[Collected data entries]
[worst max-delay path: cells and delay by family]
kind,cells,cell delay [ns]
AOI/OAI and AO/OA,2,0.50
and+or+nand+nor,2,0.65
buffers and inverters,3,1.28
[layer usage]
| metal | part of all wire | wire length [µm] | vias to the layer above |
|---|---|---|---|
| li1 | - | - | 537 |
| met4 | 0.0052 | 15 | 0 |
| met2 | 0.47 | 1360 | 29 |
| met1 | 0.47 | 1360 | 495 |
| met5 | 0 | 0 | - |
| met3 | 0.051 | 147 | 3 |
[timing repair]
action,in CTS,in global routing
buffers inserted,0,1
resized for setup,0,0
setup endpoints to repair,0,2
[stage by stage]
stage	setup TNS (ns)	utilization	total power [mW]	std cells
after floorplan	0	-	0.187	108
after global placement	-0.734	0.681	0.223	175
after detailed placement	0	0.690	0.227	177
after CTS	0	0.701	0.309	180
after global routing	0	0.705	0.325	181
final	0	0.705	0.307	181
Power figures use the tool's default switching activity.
===== src/rtl/insmem_loader_if.sv =====
// Host-side byte stream and instruction-memory write bus for the program loader.
// The master side is the byte source (host link / bench), the slave side is the loader.
interface insmem_loader_if;
    logic        start;
    logic [7:0]  in_data;
    logic        in_valid;
    logic        in_ready;
    logic        wr_en;
    logic [31:0] wr_addr;
    logic [7:0]  wr_data;
    logic        busy;
    logic        done;
    logic        error;
    logic        core_hold;

    modport master (
        output start, in_data, in_valid,
        input  in_ready, wr_en, wr_addr, wr_data, busy, done, error, core_hold
    );

    modport slave (
        input  start, in_data, in_valid,
        output in_ready, wr_en, wr_addr, wr_data, busy, done, error, core_hold
    );
endinterface


===== src/rtl/insmem_loader.sv =====
// Program loader: accepts a framed byte stream (16-bit little-endian length,
// payload, 8-bit additive checksum) and writes the payload byte by byte into
// instruction memory, keeping the core held until a frame loads cleanly.
//
// state  | meaning
// -------+----------------------------------------------------------
// IDLE   | after reset, waiting for start
// LEN0   | waiting for length low byte
// LEN1   | waiting for length high byte, range-checked on arrival
// DATA   | payload bytes written to memory at the running address
// CSUM   | waiting for checksum byte (compared, never written)
// DONE   | frame loaded and checksum matched; core released
// ERR    | frame rejected (length too large or checksum mismatch)
module insmem_loader #(
    parameter int DEPTH_BYTES = 400
) (
    input logic             clk_i,
    input logic             rst_n_i,
    insmem_loader_if.slave  bus
);

    typedef enum logic [2:0] {
        S_IDLE, S_LEN0, S_LEN1, S_DATA, S_CSUM, S_DONE, S_ERR
    } state_t;

    localparam logic [15:0] DEPTH_W = 16'(DEPTH_BYTES);

    state_t      state_q, state_d;
    logic [15:0] counter_q, counter_d;
    logic [15:0] length_q, length_d;
    logic [7:0]  csum_q, csum_d;
    logic        ready_q, done_q, error_q, hold_q;
    logic        xfer;
    logic [15:0] len_full;

    // A byte is consumed only when the loader advertised ready this cycle.
    assign xfer     = bus.in_valid && ready_q;
    assign len_full = {bus.in_data, length_q[7:0]};

    // Next-state and datapath update for the frame parser.
    always_comb begin
        state_d   = state_q;
        counter_d = counter_q;
        length_d  = length_q;
        csum_d    = csum_q;
        case (state_q)
            S_IDLE, S_DONE, S_ERR: begin
                if (bus.start) begin
                    state_d   = S_LEN0;
                    counter_d = '0;
                    length_d  = '0;
                    csum_d    = '0;
                end
            end
            S_LEN0: begin
                if (xfer) begin
                    length_d[7:0] = bus.in_data;
                    state_d       = S_LEN1;
                end
            end
            S_LEN1: begin
                if (xfer) begin
                    length_d[15:8] = bus.in_data;
                    if (len_full > DEPTH_W) begin
                        state_d = S_ERR;
                    end else if (len_full == 16'd0) begin
                        state_d = S_CSUM;
                    end else begin
                        state_d = S_DATA;
                    end
                end
            end
            S_DATA: begin
                if (xfer) begin
                    counter_d = counter_q + 16'd1;
                    csum_d    = csum_q + bus.in_data;
                    if (counter_d == length_q) begin
                        state_d = S_CSUM;
                    end
                end
            end
            S_CSUM: begin
                if (xfer) begin
                    state_d = (bus.in_data == csum_q) ? S_DONE : S_ERR;
                end
            end
            default: state_d = S_IDLE;
        endcase
    end

    // State, datapath and registered status flags (decoded from the next state).
    always_ff @(posedge clk_i or negedge rst_n_i) begin
        if (!rst_n_i) begin
            state_q   <= S_IDLE;
            counter_q <= '0;
            length_q  <= '0;
            csum_q    <= '0;
            ready_q   <= 1'b0;
            done_q    <= 1'b0;
            error_q   <= 1'b0;
            hold_q    <= 1'b1;
        end else begin
            state_q   <= state_d;
            counter_q <= counter_d;
            length_q  <= length_d;
            csum_q    <= csum_d;
            ready_q   <= (state_d == S_LEN0) || (state_d == S_LEN1) ||
                         (state_d == S_DATA) || (state_d == S_CSUM);
            done_q    <= (state_d == S_DONE);
            error_q   <= (state_d == S_ERR);
            hold_q    <= (state_d != S_DONE);
        end
    end

    // Write port is combinational so the memory samples the byte on the transfer edge.
    assign bus.wr_en     = xfer && (state_q == S_DATA);
    assign bus.wr_addr   = {16'd0, counter_q};
    assign bus.wr_data   = bus.in_data;
    assign bus.in_ready  = ready_q;
    assign bus.busy      = ready_q;
    assign bus.done      = done_q;
    assign bus.error     = error_q;
    assign bus.core_hold = hold_q;

endmodule

===== src/flat_wrapper.sv =====
// flat-port wrapper written by rule: the top's interface ports become plain ports
module insmem_loader_flat 
#(
    parameter int DEPTH_BYTES = 400
)
  (clk_i, rst_n_i, bus_start, bus_in_data, bus_in_valid, bus_in_ready, bus_wr_en, bus_wr_addr, bus_wr_data, bus_busy, bus_done, bus_error, bus_core_hold);
  insmem_loader_if bus_i ();
  input logic clk_i;
  input logic rst_n_i;
  input wire logic [$bits(bus_i.start)-1:0] bus_start;
  input wire logic [$bits(bus_i.in_data)-1:0] bus_in_data;
  input wire logic [$bits(bus_i.in_valid)-1:0] bus_in_valid;
  output wire logic [$bits(bus_i.in_ready)-1:0] bus_in_ready;
  output wire logic [$bits(bus_i.wr_en)-1:0] bus_wr_en;
  output wire logic [$bits(bus_i.wr_addr)-1:0] bus_wr_addr;
  output wire logic [$bits(bus_i.wr_data)-1:0] bus_wr_data;
  output wire logic [$bits(bus_i.busy)-1:0] bus_busy;
  output wire logic [$bits(bus_i.done)-1:0] bus_done;
  output wire logic [$bits(bus_i.error)-1:0] bus_error;
  output wire logic [$bits(bus_i.core_hold)-1:0] bus_core_hold;
  assign bus_i.start = bus_start;
  assign bus_i.in_data = bus_in_data;
  assign bus_i.in_valid = bus_in_valid;
  assign bus_in_ready = bus_i.in_ready;
  assign bus_wr_en = bus_i.wr_en;
  assign bus_wr_addr = bus_i.wr_addr;
  assign bus_wr_data = bus_i.wr_data;
  assign bus_busy = bus_i.busy;
  assign bus_done = bus_i.done;
  assign bus_error = bus_i.error;
  assign bus_core_hold = bus_i.core_hold;
  insmem_loader #(.DEPTH_BYTES(DEPTH_BYTES)) u_core (.clk_i(clk_i), .rst_n_i(rst_n_i), .bus(bus_i));
endmodule

===== config.mk =====
export PLATFORM = sky130hd
export DESIGN_NAME = insmem_loader_flat
export DESIGN_NICKNAME = d
export VERILOG_FILES = /design/src/rtl/insmem_loader_if.sv /design/src/rtl/insmem_loader.sv /design/src/flat_wrapper.sv
export SDC_FILE = /design/constraint.sdc
export NUM_CORES = 1
export LEC_CHECK = 0
export ABC_CLOCK_PERIOD_IN_PS = 2320
export CORE_MARGIN = 2
export CORE_UTILIZATION = 25
export DETAILED_ROUTE_END_ITERATION = 16
export PLACE_DENSITY = 0.49
export SYNTH_ARGS = -nofsm -noshare
export SYNTH_HDL_FRONTEND = slang
export SYNTH_SLANG_ARGS = --single-unit

===== constraint.sdc =====
create_clock -name clk_i -period 2.32 [get_ports clk_i]
set_input_delay 0.464 -clock clk_i [delete_from_list [all_inputs] [get_ports clk_i]]
set_output_delay 0.464 -clock clk_i [all_outputs]
set_load 0.005 [all_outputs]

==> Word-level counts from Yosys, hierarchy flattened <==
Cells that the tools add are included.
{ "classes": {"n_addsub": 2, "order_cmp": 1, "eq_ne": 19, "muxes": 19, "reduce_logical": 14} }
{ "op_table": {"columns": ["op", "n"], "rows": [
  ["$pmux W8 S2", 3],
  ["$mux W16", 2],
  ["$pmux W16 S2", 1],
  ["$mux W3", 8],
  ["$mux W8", 3],
  ["$eq A3 B3 Y1 const B", 6],
  ["$add A16 B1 Y16 const B", 1],
  ["$eq A16 B16 Y1", 1],
  ["$gt A16 B9 Y1 const B", 1],
  ["$logic_not A16 Y1", 1],
  ["$pmux W3 S5", 1],
  ["$eq A3 B2 Y1 const B", 4],
  ["$reduce_and A3 Y1", 3],
  ["$add A8 B8 Y8", 1],
  ["$eq A8 B8 Y1", 1],
  ["$eq A3 B1 Y1 const B", 2],
  ["$ne A2 B1 Y1 const B", 3],
  ["$reduce_bool A2 Y1", 3],
  ["$logic_not A3 Y1", 1],
  ["$logic_or A1 B1 Y1", 3],
  ["$ne A3 B3 Y1 const B", 1],
  ["$reduce_or A3 Y1", 1],
  ["$logic_and A1 B1 Y1", 2],
  ["$mux W2", 1],
  ["$ne A2 B2 Y1 const B", 1]
]} }
{ "word_totals": {"ff_bits": 47, "output_inout_bits": 46} }

==> Longest topological paths before layout <==
Gate-level depths: netlist of the first run.
{ "logic_depth": {"ltp_word": 9, "mapped_depth": 9} }

==> Worst setup path after synthesis of the first run <==
OpenSTA, ideal clock, no wires.
{ "synth_path": {"path_kind": "reg2reg", "startpoint": "reg u_core.counter_q[3]", "endpoint": "reg u_core.error_q (netlist: u_core.bus.error)", "arrival_ns": 2.258, "t_required_ns": 2.189, "slack_ns": -0.069, "stages_incl_launch_ff": 10, "path_buffers": 1, "synth_period_minus_slack_ns": 2.389, "cell_sequence": "dfrtp_1 buf_2 nand4_4 nor3_1 mux2i_1 o211ai_2 a2111oi_2 nand3_1 o21ai_0 a21boi_1"} }
{ "synth_between": {"elab_chain_cells": 6} }
{ "synth_rtl": {"columns": ["item", "line_no", "rtl"], "rows": [
  ["from (decl)", "insmem_loader.sv:29", "logic [15:0] counter_q, counter_d;"],
  ["from (signal assigned)", "insmem_loader.sv:104", "counter_q <= counter_d;"],
  ["$add A16 B1 Y16", "insmem_loader.sv:75", "counter_d = counter_q + 16'd1;"],
  ["$eq A16 B16 Y1", "insmem_loader.sv:77", "if (counter_d == length_q) begin"],
  ["$mux W3", "insmem_loader.sv:77", null],
  ["$mux W3", "insmem_loader.sv:74", "if (xfer) begin"],
  ["$pmux W3 S5", "insmem_loader.sv:46", "case (state_q)"],
  ["$eq A3 B3 Y1", "insmem_loader.sv:110", "error_q <= (state_d == S_ERR);"],
  ["to (signal assigned)", "insmem_loader.sv:110", null],
  ["to (decl)", "insmem_loader.sv:32", "logic ready_q, done_q, error_q, hold_q;"]
]} }
Every way passes these cells.
A chain may end at the register's enable or synchronous reset.

==> Final worst setup path of the first run <==
{ "layout_path": {"startpoint": "reg u_core.counter_q[6]", "endpoint": "reg u_core.error_q (netlist: u_core.bus.error)"} }
{ "layout_between": {"elab_chain_cells": 6} }
{ "layout_rtl": {"columns": ["item", "line_no", "rtl"], "rows": [
  ["$add A16 B1 Y16", "insmem_loader.sv:75", null],
  ["$eq A16 B16 Y1", "insmem_loader.sv:77", null],
  ["$mux W3", "insmem_loader.sv:77", null],
  ["$mux W3", "insmem_loader.sv:74", null],
  ["$pmux W3 S5", "insmem_loader.sv:46", null],
  ["via u_core.state_d[2]", "insmem_loader.sv:28", "state_t state_q, state_d;"],
  ["$eq A3 B3 Y1", "insmem_loader.sv:110", null]
]} }
The timed path passes the listed nets, and every way through them passes these cells.

==> results of run 1 <==
cell families after synthesis:
logic type | Yosys count
and+or+nand+nor | 143
AOI/OAI and AO/OA | 89
buffers and inverters | 51
DFF | 47
xor gates and xnor gates | 33
adders and majority gates | 9
muxes | 3
other | 1
layer usage:
layer  track usage  vias to the layer above  wire (um)
met1         0.181                     1438       4260
met4        0.0357                        0         85
met2         0.238                       53       4390
met5             0                        -          0
met3        0.0228                        9        288
li1              -                     1483          -
through the flow:
| step | cell area, um2 | utilization | instances |
|---|---|---|---|
| final | 4630 | 0.372 | 652 |
| after global routing | 4630 | 0.372 | 652 |
| after CTS | 4510 | 0.362 | 651 |
| after detailed placement | 4180 | 0.335 | 637 |
| after global placement | 4180 | 0.335 | 637 |
| after floorplan | 3230 | - | 391 |
worst reg2reg max path, cell delays in order (launching register included):
cell and delay (ps):
dfrtp_1 390, nand4_4 210, nor3_4 270, mux2i_1 260
o211ai_2 130, a2111oi_4 350, nand3_2 200, o21bai_4 230
a21boi_2 170
registers in the layout, summed over array words and instances (netlist names):
name                  cells
u_core.bus.busy           1
u_core.bus.core_hold      1
u_core.bus.done           1
u_core.bus.error          1
u_core.counter_q         16
u_core.csum_q             8
u_core.length_q          16
u_core.state_q            3
placed cells by master, fill, tap and decap left out, types with 3 or more instances in the layout:
master and instances:
buf_4 75, clkbuf_16 5, nand2b_1 4, nor4_2 3
xnor2_1 18, dlygate4sd2_1 3, o31ai_1 5, nand4_1 4
conb_1 16, inv_1 11, a21oi_1 8, nor2_1 27
ha_1 3, nand3_1 16, dfrtp_2 3, clkdlybuf4s50_1 36
nand2_1 58, nor4_4 4, o21ai_0 49, ha_4 5
xor2_1 13, nor3_1 7, and2_1 3, dfrtp_1 43
final cells by class:
| cell class | instances | area [um2] | area share |
|---|---|---|---|
| clock buffers | 6 | 139 | 0.0300 |
| well taps | 172 | 215 | 0.0464 |
| clock inverters | 2 | 35.0 | 0.00756 |
| inverters | 12 | 45.0 | 0.00972 |
| multi-input cells | 293 | 1990 | 0.429 |
| flip-flops and latches | 47 | 1180 | 0.255 |
| repair buffers | 120 | 1030 | 0.222 |
power groups by stage:
stage / Combinational (mW) / Sequential (mW) / Clock [mW]
floorplan: 1.37 / 1.29 / 0
global placement: 2.23 / 1.29 / 0
detailed placement: 2.26 / 1.30 / 0
CTS: 2.42 / 1.30 / 0.884
global route: 2.83 / 1.35 / 0.908
finish: 2.56 / 1.31 / 0.859
timing repair:
action / in CTS / in global routing
setup buffers: 6 / 1
gates resized for setup: 22 / 20
endpoints found under the setup margin: 7 / 10
pin swaps: 13 / 17
final timing paths:
check	end	depth (start not counted)	startpoint
worst max-delay path	u_core.bus.error$_DFF_PN0_	8	u_core.counter_q[6]$_DFFE_PN0P_
worst min-delay path	u_core.counter_q[3]$_DFFE_PN0P_	1	rst_n_i
worst max register to register	u_core.bus.error$_DFF_PN0_	8	u_core.counter_q[6]$_DFFE_PN0P_
worst min register to register	u_core.csum_q[4]$_DFFE_PN0P_	2	u_core.csum_q[4]$_DFFE_PN0P_
max in group asynchronous	u_core.length_q[10]$_DFFE_PN0P_	2	rst_n_i
min in group clk_i	u_core.csum_q[4]$_DFFE_PN0P_	2	u_core.csum_q[4]$_DFFE_PN0P_
==> summary.txt, run 1 <==
Clock tree
  • Hold_buf cts: 0
  • Sink Count: 47
  • Root buf cell: clkbuf_16
  • Max clock buf depth: 2
  • Clk slew on worst S/H paths: 70 ps
  • Clk_lat worst skew: 290 ps
  • H-tree depth: 2
  • CTS buffer count: 5
  • CTS tree: yes

Die
  • Die Width: 116 um
  • Die height: 116 um
  • I/O Pins: 58
  • Row cnt: 41
  • Core Box Area: 12,500 um2
  • Die Area: 13,600 um2
  • Initial core utilization: 0.254

Critical path
  • Worst path max stage delay: 390 ps
  • Critical path fanouts, max: 7
  • CP Capture Type: flop
  • Worst-path cell chain: nand4_4, nor3_4, mux2i_1, o211ai_2, a2111oi_4, nand3_2, o21bai_4, a21boi_2
  • CP top delay family: compound AO/OA/AOI/OAI gates
  • Startpoint class of the critical path: flop
  • Crit path kind: flop to flop
  • R2R setup slack: 40 ps
  • WP data arrival: 2500 ps
  • CP required: 2540 ps
  • Worst path slowest cell: dfrtp_1
  • Buf/Inv on CP: 0

Pwr
  • Comb pwr share: 0.541
  • NetSw: 1.83 mW
  • Sw Ratio: 0.386
  • Internal power component: 2.91 mW
  • Clk network pwr share: 0.181
  • VDD IR max: 0.412 mV
  • PwrDens: 1020 nW/um2
  • Pleak: 2.05 nW
  • Sequential share of power: 0.277
  • Tot Pwr: 4.74 mW

Logic synthesis
  • Post-synth EDFFs: 0
  • Post-Synth Simple-Gate Area: 0.221
  • Main combinational cell family by area after synthesis: simple AND/OR/NAND/NOR gates
  • Commonest cells in the synthesized netlist: 59 x nand2_1, 50 x o21ai_0, 46 x dfrtp_1
  • Async SR Flop Fraction: 1.00
  • Yosys warnings: 0
  • Post-synthesis instance total: 376
  • Mapped Avg Cell Area: 8.41 um2
  • Complex-gate fraction of the synthesized area: 0.175
  • Synth unique cells: 56
  • Multiplexer share of the synthesized area: 0.00989
  • Synth area leader: dfrtp_1
  • Xor/xnor share of the synthesized area: 0.0914
  • Synthesized-area fraction occupied by adder cells: 0.0380
  • Main synth FF type: dfrtp_1
  • Count leader, synth: nand2_1
  • Synthesis-stage register bit count: 47
  • Sequential area share after synthesis: 0.372
  • Post-synth top area share: 0.364
  • Synth area leaders: dfrtp_1 36%, o21ai_0 7.9%, nand2_1 7.0%, buf_4 5.9%, xnor2_1 5.5%
  • Synthesized cell area: 3160 um2

Placement
  • PortBufs: 41
  • DP Worst Slack: -460 ps
  • Gpl congestion: 0.852
  • Placed wire-length estimate: 6820 um

Global route
  • Total grt overflow: 0
  • Vias in the first global route: 2,990
  • Largest net degree at the start of global routing: 29
  • Total global-route track usage: 0.139
  • Initial antenna violation count: 0
  • Global-route wire length before repair: 14,700 um

STA
  • Final Hold Viols: 0
  • Crit share post-route: 0.981
  • Min Tclk post-route: 2280 ps
  • Total Neg Setup Slack: 0 ps
  • Final Max Tran Viols: 0
  • Measured slew at the worst slew-check pin: 657 ps
  • Final hold slack: 201 ps
  • Fin Clk Skew: 7.10 ps
  • Peak Freq: 439 MHz
  • PnR worst setup slack: 43.1 ps
  • RSZ-0062 raised after global routing: yes
  • Setup violations, final: 0
  • Relative slew slack: 0.562

Detailed routing
  • Iter 0 DRT Violations: 152
  • Vias: 2,983
  • Vias per cell: 4.58
  • TritonRoute pass-1 iters: 4
  • Antenna violation net count after detailed routing: 0
  • WL per Instance: 13.8 um
  • Drt total wl: 9030 um
  • Drt drc: 0

Layout
  • Antenna cells: 0
  • Layout fillers: 1,306
  • Fin nets: 500
  • Share of cells above drive strength 1: 0.265
  • Synth-to-Final Area Change: 46.5%

Outcome
  • Outcome: finished, final reports clean

Flow run
  • Max-cap violations: 0

Min path
  • Min-delay worst type: primary input to async pin
(Power assumes the default switching activity.)
==> run 2: changes to the inputs <==
ABC_AREA = 1   (was unset)
ABC_CLOCK_PERIOD_IN_PS = unset   (was 2320)
HOLD_SLACK_MARGIN = 0.05   (was unset)
==> run 2 against run 1 <==
- die area is 0.30% higher
- setup slack better by 120 ps
- global-route usage is 0.40 points lower
- clock skew is 3.7 ps lower
- core utilization is 4.7 points lower
- cell area is 12% lower
- non-clock buffer count is 51 lower
- highest routed layer unchanged
- power is 16% lower
- largest power group unchanged
- sequential cell count stayed put
- largest cell class unchanged
- final cell count is 3.2% higher
- critical path depth is 3 higher
==> summary.txt, run 2 <==
Global route
  • Largest net degree at the start of global routing: 48
  • Total global-route track usage: 0.135
  • Total grt overflow: 0
  • Global-route wire length before repair: 14,300 um
  • Vias in the first global route: 2,878
  • Initial antenna violation count: 0

Logic synthesis
  • Mapped Avg Cell Area: 7.19 um2
  • Sequential area share after synthesis: 0.371
  • Commonest cells in the synthesized netlist: 107 x nand2_1, 57 x nand3_1, 54 x inv_1
  • Synth area leader: dfrtp_1
  • Yosys warnings: 0
  • Post-synth EDFFs: 0
  • Async SR Flop Fraction: 1.00
  • Main synth FF type: dfrtp_1
  • Post-synth top area share: 0.363
  • Post-synthesis instance total: 441
  • Count leader, synth: nand2_1
  • Synth unique cells: 37
  • Synthesis-stage register bit count: 47
  • Synthesized cell area: 3170 um2
  • Synth area leaders: dfrtp_1 36%, nand2_1 13%, nand3_1 9.0%, inv_1 6.4%, buf_4 5.9%

Clock tree
  • H-tree depth: 2
  • CTS buffer count: 5
  • Sink Count: 47
  • CTS tree: yes
  • Max clock buf depth: 2
  • Clk_lat worst skew: 290 ps
  • Clk slew on worst S/H paths: 60 ps
  • Hold_buf cts: 0
  • Root buf cell: clkbuf_16

Critical path
  • Worst r2r src: u_core.counter_q[0]$_DFFE_PN0P_
  • Critical path fanouts, max: 2
  • Crit path kind: primary input to flop
  • Startpoint class of the critical path: primary input
  • Worst r2r path cells: 14
  • Reg-to-Reg End: u_core.bus.error$_DFF_PN0_
  • CP required: 2470 ps
  • WP data arrival: 2300 ps
  • R2R setup slack: 240 ps
  • CP Capture Type: flop

STA
  • Final Hold Viols: 0
  • Final Max Tran Viols: 0
  • Fin Clk Skew: 3.42 ps
  • Peak Freq: 465 MHz
  • Measured slew at the worst slew-check pin: 636 ps
  • Setup violations, final: 0
  • RSZ-0062 raised after global routing: no
  • PnR worst setup slack: 168 ps
  • Relative slew slack: 0.576
  • Min Tclk post-route: 2150 ps
  • Crit share post-route: 0.928
  • Total Neg Setup Slack: 0 ps

Pwr
  • Tot Pwr: 3.96 mW
  • Pleak: 1.84 nW
  • PwrDens: 973 nW/um2
  • VDD IR max: 0.347 mV

Detailed routing
  • Vias: 2,990
  • WL per Instance: 12.8 um
  • Drt total wl: 8620 um
  • TritonRoute pass-1 iters: 4
  • Drt drc: 0
  • Iter 0 DRT Violations: 115
  • Vias per cell: 4.44
  • Antenna violation net count after detailed routing: 0

Die
  • Die height: 117 um
  • I/O Pins: 58
  • Core Box Area: 12,500 um2
  • Die Area: 13,600 um2
  • Die Width: 117 um
  • Initial core utilization: 0.253
  • Row cnt: 41

Layout
  • Share of cells above drive strength 1: 0.138
  • Largest regs: u_core.counter_q (16), u_core.length_q (16), u_core.csum_q (8)
  • Fin nets: 522
  • Most common cell after layout, fill and taps aside: nand2_1
  • Antenna cells: 0
  • Layout fillers: 1,362
  • Commonest non-fill, non-tap cells in the layout: 106 x nand2_1, 55 x nand3_1, 54 x inv_1
  • Synth-to-Final Area Change: 28.2%

Min path
  • Min-delay worst type: primary input to async pin

Placement
  • Gpl congestion: 0.858
  • PortBufs: 41
  • Placed wire-length estimate: 6590 um
  • DP Worst Slack: -166 ps

Flow run
  • Max-cap violations: 0

Outcome
  • Outcome: finished, final reports clean
## run 2: changes by cell type after synthesis, moves of 9 or more
cell      before  now
inv_1         12   54
nor2_1        28   37
clkbuf_1      11    2
xnor2_1       20    2
xor2_1        13    4
o21ai_0       50   36
nand2_1       59  107
nand3_1       18   57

_Task goal_.
Up to and including the line with "is the loader.", transcribe the entries above exactly, starting from their first line.

_Response area_.
[worst max-delay path: cells and delay by family]
kind,cells,cell delay [ns]
AOI/OAI and AO/OA,2,0.50
and+or+nand+nor,2,0.65
buffers and inverters,3,1.28
[layer usage]
| metal | part of all wire | wire length [µm] | vias to the layer above |
|---|---|---|---|
| li1 | - | - | 537 |
| met4 | 0.0052 | 15 | 0 |
| met2 | 0.47 | 1360 | 29 |
| met1 | 0.47 | 1360 | 495 |
| met5 | 0 | 0 | - |
| met3 | 0.051 | 147 | 3 |
[timing repair]
action,in CTS,in global routing
buffers inserted,0,1
resized for setup,0,0
setup endpoints to repair,0,2
[stage by stage]
stage	setup TNS (ns)	utilization	total power [mW]	std cells
after floorplan	0	-	0.187	108
after global placement	-0.734	0.681	0.223	175
after detailed placement	0	0.690	0.227	177
after CTS	0	0.701	0.309	180
after global routing	0	0.705	0.325	181
final	0	0.705	0.307	181
Power figures use the tool's default switching activity.
===== src/rtl/insmem_loader_if.sv =====
// Host-side byte stream and instruction-memory write bus for the program loader.
// The master side is the byte source (host link / bench), the slave side is the loader.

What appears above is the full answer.